To keep the other systems synchronized, we could have complicated the cassandra clients, embedding the logic to orchestrate updates to all of the relevant systems, but that seemed like a nightmare. In the end, we decided to go for real-time trigger-like functionality. This removes the burden off of the client and allows us to keep other systems in synch in near real-time.

Maxim Grinev came to the same conclusion and submitted a patch to Cassandra, which triggered a lengthy discussion. (pun intended)

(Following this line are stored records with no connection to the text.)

What follows belongs to an exercise in optimizing a design on an open flow for small area and a short achievable clock period; a production flow would make more cautious choices.
No run shown here included a check of the RTL's function; only the layout flow was run.

==> flow/design.v (outline; a module is shown in full before it is edited, if it fits) <==
// module Unsigned_Array_Multiplier_32_Bit: 2743 lines
// module mul_add64: 453 lines
// module mul_booth_enc: 9 lines
// module mul_fa: 4 lines
// module mul_ha: 4 lines
// module Unsigned_Array_Multiplier_32_Bit_Top: 30 lines
module Unsigned_Array_Multiplier_32_Bit_Top (
    input         Clock_In,
    input         Enable_In,
    input  [31:0] Data_A_In,
    input  [31:0] Data_B_In,
    output [63:0] Multiplied_Result_Out
);
  // ...
==> flow/run.sh <==
#!/bin/bash
# synth_recipe.tcl (not shown) runs the flow's synth.tcl, then flattens the netlist and writes it again
# the make line also repeats each setting of config.mk as NAME=value (left out here)
make -C /OpenROAD-flow-scripts/flow DESIGN_CONFIG=/design/flow/config.mk WORK_HOME=/design/flow/orfs CLKGATE_MAP_FILE= SYNTH_SCRIPT=/design/flow/synth_recipe.tcl finish
==> flow/config.mk <==
export PLATFORM = sky130hd
export DESIGN_NAME = Unsigned_Array_Multiplier_32_Bit_Top
export DESIGN_NICKNAME = Unsigned_Array_Multiplier_32_Bit_Top
export VERILOG_FILES = /design/flow/design.v
export SDC_FILE = /design/flow/constraint.sdc
export NUM_CORES = 4
export LEC_CHECK = 0
export CAP_MARGIN = 20
export CORE_MARGIN = 2
export CORE_UTILIZATION = 60
export SLEW_MARGIN = 20
export SYNTH_HIERARCHICAL = 1
export SYNTH_MINIMUM_KEEP_SIZE = 0
==> flow/constraint.sdc <==
create_clock -name core_clock -period 12.0 [get_ports {Clock_In}]
set_input_delay 2.4000 -clock core_clock [delete_from_list [all_inputs] [get_ports {Clock_In}]]
set_output_delay 2.4000 -clock core_clock [all_outputs]
set_load 0.01 [all_outputs]
==> flow_summary.ini, run 1 <==
[timing]
hold-worst-slack_ns = 1.06
max_freq_mhz = 128
fin_crit_ns = 7.79

[clocking]
cts.sink_count = 144
clk_pin_slew_ns = 0.08
hold_buffers = 0

[detailed_routing]
met2_length_mm = 45.4
wl_met1_mm = 34.9
first_pass_iters = 5

[layout]
layout_common_cells = 553 x xnor2_1, 490 x a22oi_2, 480 x fa_1
area_share_nonclk_buffers = 0.0603
final_common_cell = xnor2_1
fin_area_um2 = 31000
fin_util = 0.621
nets = 3106
n_all_buffers = 205

[floorplan]
coreArea_um2 = 49900
initial_utilization = 0.604

[placed_design]
dp.cells = 3097
placed_cell_area_um2 = 30400
hpwlAfterDp_mm = 58.6

[synthesis]
yosysWarnings = 7
synth_area_um2 = 30100

[critical_path]
crit_start = One_Reg[7]
cp_max_fo = 32
crit_arrival_ns = 8.17
ff2ff_path_depth = 19
cp_slowest_cell = dfxtp_2

[global_route]
grt_pass1_vias = 23300

[outcome]
outcome = timing/DRC/antenna clean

In the end, we decided to implement our own trigger mechanism using Aspect-Oriented Programming (AOP). Our mechanism is roughly based on Jonathan Ellis's Crack-Smoking Commit Log (CSCL). For each column family mutation, we write to a commit log. The log entries are then processed asynchronously by the triggers. Upon successful execution, the log entry is removed. We've released the project at github: https://github.com/hmsonline/cassandra-triggers

The design is certainly heavy and the documentation is still a bit rough around the edges, but its small amount of code and it is working like a champ. We've setup installation and configuration instructions. Let us know if you have any trouble getting started.

Thursday, March 1, 2012

Code Coverage: Cobertura, and Testing Load-time Weaving with Maven

Our cassandra-triggers implementation uses AOP. Virgil also uses it for connection pooling and retries. More specifically, each of these projects uses load-time weaving, where the byte code of the classes is changed at runtime. For testing purposes, we have the following added to our pom file:

<plugin>
    <groupId>org.apache.maven.plugins</groupId>
    <artifactId>maven-surefire-plugin</artifactId>
    <version>2.9</version>
    <configuration>
    <argLine>-javaagent:lib/aspectjweaver.jar</argLine>
    </configuration>
</plugin>

This adds the aspectjweaver agent to the jvm runtime, which enables and performs the load-time weaving. When we went to gather code coverage information on the projects, we ended up with the following exception out of aspectj.

[IsolatedClassLoader@1342ba4] warning register definition failed -- (BCException) malformed class file
malformed class file
org.aspectj.weaver.BCException: malformed class file
 at org.aspectj.weaver.bcel.Utility.makeJavaClass(Utility.java:466)
 at org.aspectj.weaver.bcel.BcelWeaver.addLibraryAspect(BcelWeaver.java:189)

Evidently, aspectj doesn't like cobertura instrumented classes. After much googling, I couldn't find a good solution. There appeared to be a lot of back and forth between cobertura and aspectj. To avoid the situation entirely, I simply decided to maintain to pom files. I swapped out the plugin above that adds the agent jvm, for the snippet below that enables compile-time weaving:

<plugin>
    <groupId>org.codehaus.mojo</groupId>
    <artifactId>aspectj-maven-plugin</artifactId>
    <version>1.4</version>
    <configuration>
        <complianceLevel>1.5</complianceLevel>
        <weaveDependencies>
            <weaveDependency>
                <groupId>org.apache.cassandra</groupId>
                <artifactId>cassandra-thrift</artifactId>
            </weaveDependency>
            <weaveDependency>
                <groupId>org.apache.cassandra</groupId>
                <artifactId>cassandra-all</artifactId>
            </weaveDependency>
        </weaveDependencies>
    </configuration>
    <executions>
        <execution>
            <goals>
                <goal>compile</goal>
            </goals>
        </execution>
    </executions>
</plugin>

This swaps from load-time weaving during testing to the compile-time weaving, which allows cobertura and aspectj to play well together, which means you'll get accurate code coverage numbers in Sonar.